Task to carry out
Scan the data below for lines holding the word "allows", and copy each line found.

Extracted information

What follows belongs to an exercise in optimizing a design on an open flow for small area and few clock cycles per item; a production flow would make more cautious choices.
Where RTL was checked, it was by simulation tests only, not by an equivalence proof against the original.

== pepper ==
==> flow/design.v (excerpt) <==
module fp_mult_pipe #(
  parameter int unsigned EXP_W = 8,
  parameter int unsigned MAN_W = 23,
  parameter int unsigned TAG_W = 4
) (
  input  logic                   clk,
  input  logic                   rstn,
  input  logic                   in_valid,
  output logic                   in_ready,
  input  logic [EXP_W+MAN_W:0]   a,
  input  logic [EXP_W+MAN_W:0]   b,
  input  logic [TAG_W-1:0]       in_tag,
  output logic                   out_valid,
  input  logic                   out_ready,
  output logic [EXP_W+MAN_W:0]   result,
  output logic [TAG_W-1:0]       out_tag,
  output logic [3:0]             flags
);
export LEC_CHECK = 0
export ABC_AREA = 1
export CAP_MARGIN = 20
export CORE_MARGIN = 2
export CORE_UTILIZATION = 40
export GPL_TIMING_DRIVEN = 0
export SETUP_SLACK_MARGIN = 0.02
export SLEW_MARGIN = 20
export SYNTH_HIERARCHICAL = 1
export SYNTH_MINIMUM_KEEP_SIZE = 0
create_clock -name core_clock -period 7.0 [get_ports {clk}]
standard.sh (not shown) runs the stock make flow with config.mk's settings and CLKGATE_MAP_FILE= SYNTH_SCRIPT=/design/flow/synth_recipe.tcl, a recipe that flattens the netlist after the stock synthesis.
==> flow/flow/run.sh <==
#!/bin/bash
# Standard ORFS layout, with plain buffers on the ports instead of the delay cell buffer_ports
# picks, and with the synthesis buffers removed at floorplan so repair_design rebuffers.
set -euo pipefail
bash standard.sh BUFFER_PORTS_ARGS="-buffer_cell sky130_fd_sc_hd__buf_2" REMOVE_ABC_BUFFERS=1  finish > make.log 2>&1
Input changes introduced in maple (baseline for comparison: pepper):
- a change of SETUP_SLACK_MARGIN from 0.02 to 0.05
==> flow/flow/run.sh <==
#!/bin/bash
# Standard ORFS layout, with plain buffers on the ports instead of the delay cell buffer_ports picks.
set -euo pipefail
bash standard.sh BUFFER_PORTS_ARGS="-buffer_cell sky130_fd_sc_hd__buf_2" finish > make.log 2>&1
- There was hardly any difference in routed via count between pepper and maple.
- a[15] as the critical path startpoint was reported by pepper, and a[7] by maple.
- Global-route usage over all layers in maple vs pepper: up 2.1 points
- Post-CTS repair timing setup buffer count (lower): maple
- The met1 global-route usage in maple was higher than what pepper gave.
- fa_2 as the highest-delay cell along the critical path was reported by maple, and clkinvlp_2 by pepper.
No functional check of the RTL was part of any run of this note.

========
## the baseline
fp_mult_pipe, a different RTL version from the one above (not shown whole).
Size: roughly 1800 cells after synthesis, ~46 flip-flops.
==> flow/config.mk <==
export PLATFORM = sky130hd
export DESIGN_NAME = fp_mult_pipe
export DESIGN_NICKNAME = fp_mult_pipe
export VERILOG_FILES = /design/flow/design.v
export SDC_FILE = /design/flow/constraint.sdc
export NUM_CORES = 4
export LEC_CHECK = 0
export ABC_AREA = 1
export CAP_MARGIN = 20
export CORE_MARGIN = 2
export CORE_UTILIZATION = 40
export GPL_TIMING_DRIVEN = 0
export SETUP_SLACK_MARGIN = 0.02
export SLEW_MARGIN = 20
export SYNTH_HIERARCHICAL = 1
export SYNTH_MINIMUM_KEEP_SIZE = 0
==> flow/constraint.sdc <==
create_clock -name core_clock -period 7.0 [get_ports {clk}]
set_input_delay 1.4000 -clock core_clock [delete_from_list [all_inputs] [get_ports {clk}]]
set_output_delay 1.4000 -clock core_clock [all_outputs]
set_load 0.01 [all_outputs]
==> flow/flow/run.sh <==
#!/bin/bash
# Standard ORFS layout, with plain buffers on the ports instead of the delay cell buffer_ports
# picks, and with the synthesis buffers removed at floorplan so repair_design rebuffers.
set -euo pipefail
bash standard.sh BUFFER_PORTS_ARGS="-buffer_cell sky130_fd_sc_hd__buf_2" REMOVE_ABC_BUFFERS=1 RECOVER_POWER=100 finish > make.log 2>&1
Every stage of the baseline finished as expected; the final checks, on the other hand, flagged max-capacitance violations, max-slew violations, which means the layout fails.
Testbench counts of the baseline, summed over its fixed seeds: cycles 16,008, items 16,000.
Changes in the candidate relative to the baseline:
==> flow/flow/run.sh <==
#!/bin/bash
# Standard ORFS layout, with plain buffers on the ports instead of the delay cell buffer_ports
# picks, and with the synthesis buffers removed at floorplan so repair_design rebuffers.
set -euo pipefail
bash standard.sh BUFFER_PORTS_ARGS="-buffer_cell sky130_fd_sc_hd__buf_2" REMOVE_ABC_BUFFERS=1  finish > make.log 2>&1
Findings:
The candidate: flow completed, timing, DRC and antenna clean. Between the candidate and the baseline, the routed wire length figures differ only marginally. [compare] base=the baseline new=the candidate: post-layout worst setup margin roughly the same.

========
== alpha ==
fp_mult_pipe, a different RTL version from the one above (not shown whole).
Size in the first run: about 1800 cells after synthesis, roughly 46 flip-flops, roughly 110 I/O pins, about 16000 µm² of cells after synthesis.
export LEC_CHECK = 0
export ABC_AREA = 1
export CAP_MARGIN = 20
export CORE_MARGIN = 2
export CORE_UTILIZATION = 40
export GPL_TIMING_DRIVEN = 0
export SETUP_SLACK_MARGIN = 0.02
export SLEW_MARGIN = 20
export SYNTH_HIERARCHICAL = 1
export SYNTH_MINIMUM_KEEP_SIZE = 0
create_clock -name core_clock -period 7.0 [get_ports {clk}]
==> flow/flow/run.sh <==
#!/bin/bash
# Standard ORFS layout, with plain buffers on the ports instead of the delay cell buffer_ports
# picks, and with the synthesis buffers removed at floorplan so repair_design rebuffers.
set -euo pipefail
bash standard.sh BUFFER_PORTS_ARGS="-buffer_cell sky130_fd_sc_hd__buf_2" REMOVE_ABC_BUFFERS=1  finish > make.log 2>&1
alpha reached the end of the flow, and the finished layout is clean on the timing, design-rule and antenna checks.
Testbench counts of alpha, summed over its fixed seeds: cycles 16,008, items 16,000.
The following lists how beta was set up differently from alpha:
- swapping 0.02 for 0.05 in SETUP_SLACK_MARGIN
- swapping 20 for 5 in CAP_MARGIN
- swapping 20 for 5 in SLEW_MARGIN
==> flow/flow/run.sh <==
#!/bin/bash
# Standard ORFS layout, with plain buffers on the ports instead of the delay cell buffer_ports picks.
set -euo pipefail
bash standard.sh BUFFER_PORTS_ARGS="-buffer_cell sky130_fd_sc_hd__buf_2" finish > make.log 2>&1
## What came out
alpha -> beta: number of clock sinks delta 0, exact match
Changes observed in beta relative to alpha: routed wire length +6.6%; via count picked up an extra 2.1%.
Shortest period the worst path allows: beta vs alpha up 0.099 ns
In the metrics for beta and alpha, the one carrying the higher number of placed instances, taps included is beta.
Re synthesized cell count: no difference whatsoever between beta and alpha.
Delta(global routing usage on met2, beta - alpha) > 0
The final reports for beta and alpha show cell area reported after detailed placement higher in the former.
The clock-pin slew of the registers on the worst-case setup and hold paths on beta is in line with that on alpha.
[beta] final clock period utilization by the worst path rose 1.4 points relative to alpha
diff inputs: beta => gamma
- swapping 5 for 20 in CAP_MARGIN
- swapping 5 for 20 in SLEW_MARGIN
--- outcome ---
Going from beta to gamma, number of non-clock buffers shows an increase of 2, peak clock frequency supported by timing rose 0.47%, number of nets in the finished design was more or less identical, clock latency reported for the late side of the worst-skew pair held steady, global-route usage has remained practically unchanged. Comparing the two runs side by side, gamma comes out ahead of beta on smallest hold slack.
--- input diff gamma..delta ---
==> flow/flow/run.sh <==
#!/bin/bash
# Standard ORFS layout, with plain buffers on the ports instead of the delay cell buffer_ports picks.
set -euo pipefail
bash standard.sh BUFFER_PORTS_ARGS="-buffer_cell sky130_fd_sc_hd__buf_2" REMOVE_ABC_BUFFERS=1 finish > make.log 2>&1
Findings:
Summary: wire length of the first global-routing pass, delta better than gamma
Higher cell count among delta and gamma: gamma
Number of inverters outside the clock class in the layout: delta vs gamma up 3.7%
In delta the detail-routed via count per cell turned out 2.4% higher than in gamma.
delta reports a lower iteration count of the initial detailed-routing pass than gamma does.
Wire: delta routes less than gamma
Per the comparison of delta with gamma, maximum single-stage delay on the critical path has decreased, via count has decreased.
Changes in epsilon relative to delta:
- an added CTS_CLUSTER_DIAMETER of 500
- an added CTS_CLUSTER_SIZE of 50
==> flow/flow/run.sh <==
#!/bin/bash
# Standard ORFS layout, with plain buffers on the ports instead of the delay cell buffer_ports picks.
set -euo pipefail
bash standard.sh BUFFER_PORTS_ARGS="-buffer_cell sky130_fd_sc_hd__buf_2" finish > make.log 2>&1
Both conditions hold for epsilon: the flow ran to the end and the final layout passed the timing, design-rule and antenna checks.
epsilon vs. delta: maximum frequency shows a reduction of 0.97%, routed wire length shows an increase of 5.6%, signed area change from the synthesized netlist to the final layout shows an increase of 1.2 points, worst setup timing slack at the placement stage shows an increase of 0.79 ns.
Diff delta -> epsilon: setup slack fell by 0.066 ns, proportion of cell area occupied by multi-input gates fell by 2.4 points.
Sequential share of layout area: delta vs epsilon, no meaningful difference
epsilon reports a higher global placer's final weighted congestion than delta does.
Looking at final clock period utilization by the worst path, epsilon sits 0.95 points above delta.

========
## wip/zinc
Another version of the RTL of fp_mult_pipe (not shown whole).
Size: about 1,800 cells after synthesis.
export LEC_CHECK = 0
export ABC_AREA = 1
export CAP_MARGIN = 20
export CORE_MARGIN = 2
export CORE_UTILIZATION = 40
export CTS_BUF_LIST = sky130_fd_sc_hd__clkbuf_8
export GPL_TIMING_DRIVEN = 0
export SETUP_SLACK_MARGIN = 0.02
export SLEW_MARGIN = 20
export SYNTH_HIERARCHICAL = 1
export SYNTH_MINIMUM_KEEP_SIZE = 0
create_clock -name core_clock -period 7.0 [get_ports {clk}]
==> flow/flow/run.sh <==
#!/bin/bash
# Standard ORFS layout, with plain buffers on the ports instead of the delay cell buffer_ports
# picks, and with the synthesis buffers removed at floorplan so repair_design rebuffers.
set -euo pipefail
bash standard.sh REMOVE_ABC_BUFFERS=1 CTS_ARGS="-sink_clustering_enable -repair_clock_nets -buf_list sky130_fd_sc_hd__clkbuf_8 -dont_use_dummy_load" DONT_BUFFER_PORTS=1 PRE_GLOBAL_PLACE_TCL=$PWD/flow/ports.tcl finish > make.log 2>&1
==> flow/flow/ports.tcl <==
# Buffer every port, as the standard flow does: inputs with buf_2, outputs with buf_1
# (the outputs drive only the fixed output load).
buffer_ports -inputs -buffer_cell sky130_fd_sc_hd__buf_2
buffer_ports -outputs -buffer_cell sky130_fd_sc_hd__buf_1
Testbench counts of wip/zinc, summed over its fixed seeds: cycles 16,008, items 16,000.
--- input diff wip/zinc..wip/cedar ---
==> flow/flow/run.sh <==
#!/bin/bash
# Standard ORFS layout, with plain buffers on the ports instead of the delay cell buffer_ports
# picks, and with the synthesis buffers removed at floorplan so repair_design rebuffers.
set -euo pipefail
bash standard.sh BUFFER_PORTS_ARGS="-buffer_cell sky130_fd_sc_hd__buf_2" REMOVE_ABC_BUFFERS=1  finish > make.log 2>&1
removed: flow/flow/ports.tcl
[summary]
- Compared with wip/zinc, wip/cedar shows post-route minimum period higher by 27 ps.
- wip/cedar vs. wip/zinc: final cell area excluding filler cells now smaller; share of post-route cells with drive strength above 1 +1.1 points.
- Between wip/zinc and wip/cedar, post-route worst hold slack decreased.
- wip/cedar can be clocked slower than wip/zinc.
- Combined global-route utilization of all metal layers essentially unchanged between wip/zinc and wip/cedar.
--- input diff wip/cedar..wip/raven ---
# wip/cedar
export LEC_CHECK = 0
export ABC_AREA = 1
export CAP_MARGIN = 20
export CORE_MARGIN = 2
export CORE_UTILIZATION = 40
export CTS_BUF_LIST = sky130_fd_sc_hd__clkbuf_8
export GPL_TIMING_DRIVEN = 0
export SETUP_SLACK_MARGIN = 0.02
export SLEW_MARGIN = 20
export SYNTH_HIERARCHICAL = 1
export SYNTH_MINIMUM_KEEP_SIZE = 0
create_clock -name core_clock -period 7.0 [get_ports {clk}]
# wip/raven
export LEC_CHECK = 0
export ABC_AREA = 1
export CAP_MARGIN = 20
export CORE_MARGIN = 2
export CORE_UTILIZATION = 40
export CTS_BUF_LIST = sky130_fd_sc_hd__clkbuf_8
export GPL_ROUTABILITY_DRIVEN = 0
export GPL_TIMING_DRIVEN = 0
export SETUP_SLACK_MARGIN = 0.02
export SLEW_MARGIN = 20
export SYNTH_HIERARCHICAL = 1
export SYNTH_MINIMUM_KEEP_SIZE = 0
create_clock -name core_clock -period 7.0 [get_ports {clk}]
Notes after the runs:
Period utilization (lower): wip/raven. Taking wip/cedar as the reference, in wip/raven total placed instance area has remained practically unchanged, DRC violation total after the first TritonRoute iteration has decreased, register-to-register slack has increased, routed wire length has remained practically unchanged, worst stage delay on the critical path has decreased.

========
## old
fp_mult_pipe with an RTL version that a note above also has.
Size: about 1800 cells after synthesis, about 46 flip-flops, ~110 I/O pins, about 16000 sq um of cells after synthesis.
Settings: LEC_CHECK=0, ABC_AREA=1, CAP_MARGIN=20, CORE_MARGIN=2, CORE_UTILIZATION=40, CTS_BUF_LIST=sky130_fd_sc_hd__clkbuf_8, GPL_TIMING_DRIVEN=0, SETUP_SLACK_MARGIN=0.02, SLEW_MARGIN=20, SYNTH_HIERARCHICAL=1, SYNTH_MINIMUM_KEEP_SIZE=0; clock period 7.0 ns.
==> flow/flow/run.sh <==
#!/bin/bash
# Standard ORFS layout, with plain buffers on the ports instead of the delay cell buffer_ports
# picks, and with the synthesis buffers removed at floorplan so repair_design rebuffers.
set -euo pipefail
bash standard.sh BUFFER_PORTS_ARGS="-buffer_cell sky130_fd_sc_hd__buf_2" REMOVE_ABC_BUFFERS=1  finish > make.log 2>&1
Testbench counts of old, summed over its fixed seeds: cycles 16,008, items 16,000.
diff inputs: old => new
- putting PLACE_DENSITY at 0.7 where nothing was set
--- outcome ---
- Compared with old, new improves shortest period the worst path allows.
- Delta (new minus old): mean number of vias per cell shows an increase of 0.15, final-stage net count shows a reduction of 11, sequential cell count now sits at about the same level, worst endpoint required time has remained practically unchanged, total congestion overflow after global routing level.
- Proportion of cell area occupied by registers: old vs new — no meaningful difference
- Wire length was lower in new than in old.
- Against old, new comes in 0.022 ns higher on setup slack of the critical path after layout.
- Summary of new over old: maximum operating frequency rose 0.33%.

========
## build 68
Another version of the RTL of fp_mult_pipe (not shown whole).
For scale: about 2200 cells after synthesis, ~45 flip-flops, about 110 I/O pins.
export LEC_CHECK = 0
export ABC_AREA = 1
export CAP_MARGIN = 20
export CORE_MARGIN = 2
export CORE_UTILIZATION = 40
export SLEW_MARGIN = 20
export SYNTH_HIERARCHICAL = 1
export SYNTH_MINIMUM_KEEP_SIZE = 0
create_clock -name core_clock -period 7.0 [get_ports {clk}]
run.sh (not shown) runs the stock make flow with config.mk's settings and CLKGATE_MAP_FILE= SYNTH_SCRIPT=/design/flow/synth_recipe.tcl, a recipe that flattens the netlist after the stock synthesis.
Stock flow here: none of the scripts above is used.
Testbench counts of build 68, summed over its fixed seeds: cycles 16,008, items 16,000.
Input changes introduced in build 10 (baseline for comparison: build 68):
- PLACE_DENSITY now 0.75, previously not set
- GPL_TIMING_DRIVEN now 0, previously not set
- CORE_UTILIZATION now 65, was 40
--- outcome ---
Global-route wire length before repair of build 10 exceeds that of build 68 by a few percent.
Setup slack in build 10 is 0.19 ns lower than in build 68
Compared with build 68, in build 10 timing-limited maximum frequency has decreased, total detailed-routing wirelength has increased.
Although build 10 finished all stages, its layout failed final checks on setup timing.
Diff build 10 and build 68: quantity of gates resized following cts higher in build 10
Delta (build 10 minus build 68): tightest hold margin fell 0.15 ns, final cell utilization of the core rose 27 points, final cell area excluding filler cells fell about 5%.
A critical path startpoint of b[3] is what build 68 shows, while a[4] belongs to build 10.
> inputs changed (build 10 -> build 36)
- clearing PLACE_DENSITY, which used to be 0.75
- swapping 65 for 40 in CORE_UTILIZATION
Notes after the runs:
Build 36: all stages complete, timing, DRC and antenna checks passed
Build 10 vs build 36, highest-delay cell along the critical path: sky130_fd_sc_hd__fa_1 vs sky130_fd_sc_hd__fa_2
Of build 10 and build 36, build 36 shows the lower starting utilization of the core area, with build 10 above it.
Compared with build 10, first-iteration DRC count in build 36 decreased by more than a quarter.
Sequential share of layout area ends up higher on build 10.
Build 36 ended up with a lower number of global-route vias before repair than build 10 did.
Critical path data required time delta (build 36 -> build 10): insignificant
Summary of the comparison: first-pass GRT wire length is higher in build 36, relative to build 10.
Comparing build 10 and build 36, the lower maximum frequency from static timing analysis was measured on build 10.
Delta(post-route worst setup slack, build 36 - build 10) > 0

static timing again, ports no longer ideal:
The flow's constraints put no driver on any port. The routed layouts listed below were extracted and timed again, unchanged, in two steps.
Step 1, drivers: a clkbuf_16 drives clk and a buf_2 each remaining input, both assumed.
Step 2 moves the port delays by t, midway between the first and last clock arrival at a register: inputs arrive t later, outputs are due t later. That takes back most of the time a late clock gives input paths.
a / b / c = ideal / step 1 / step 2; a / b = the first two.
run | t, ns | setup WS [ns] | worst hold slack (ns) | worst setup path at the end | cell pins on the clock port's net
pepper | 0.321 | 0.207 / 0.112 / -0.209 | 0.758 / 0.758 / 0.758 | input to register | 1
maple | 0.336 | 0.138 / 0.155 / -0.180 | 0.859 / 0.841 / 0.924 | input to register | 1
the baseline | 0.332 | 0.189 / 0.181 / -0.151 | 0.870 / 0.847 / 0.879 | input to register | 1
the candidate | 0.332 | 0.187 / 0.179 / -0.153 | 0.754 / 0.754 / 0.754 | input to register | 1
alpha | 0.337 | 0.227 / 0.189 / -0.113 | 0.765 / 0.765 / 0.765 | input to register | 1
beta | 0.324 | 0.127 / 0.094 / -0.184 | 0.643 / 0.643 / 0.643 | input to register | 1
gamma | 0.326 | 0.159 / 0.125 / -0.161 | 0.715 / 0.715 / 0.715 | input to register | 1
delta | 0.336 | 0.226 / 0.195 / -0.141 | 0.770 / 0.770 / 0.770 | input to register | 1
epsilon | 0.326 | 0.159 / 0.125 / -0.161 | 0.715 / 0.715 / 0.715 | input to register | 1
wip/zinc | 0.330 | 0.216 / 0.215 / -0.115 | 0.759 / 0.759 / 0.759 | input to register | 1
wip/cedar | 0.339 | 0.189 / 0.140 / -0.199 | 0.753 / 0.753 / 0.753 | input to register | 1
wip/raven | 0.339 | 0.237 / 0.204 / -0.135 | 0.736 / 0.736 / 0.736 | input to register | 1
old | 0.344 | 0.213 / 0.199 / -0.145 | 0.766 / 0.766 / 0.766 | input to register | 1
new | 0.345 | 0.235 / 0.224 / -0.121 | 0.783 / 0.783 / 0.783 | input to register | 1
build 68 | 0.324 | 0.174 / 0.185 / -0.139 | 0.859 / 0.859 / 0.859 | input to register | 1
build 10 | 0.329 | -0.020 / -0.009 / -0.338 | 0.708 / 0.708 / 0.708 | input to register | 1
build 36 | 0.324 | 0.128 / 0.141 / -0.182 | 0.732 / 0.732 / 0.732 | input to register | 1
The setup slack of pepper, which loses most, moves by -0.095 ns with the drivers and by -0.416 ns with both steps.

Output
Shortest period the worst path allows: beta vs alpha up 0.099 ns
- Compared with old, new improves shortest period the worst path allows.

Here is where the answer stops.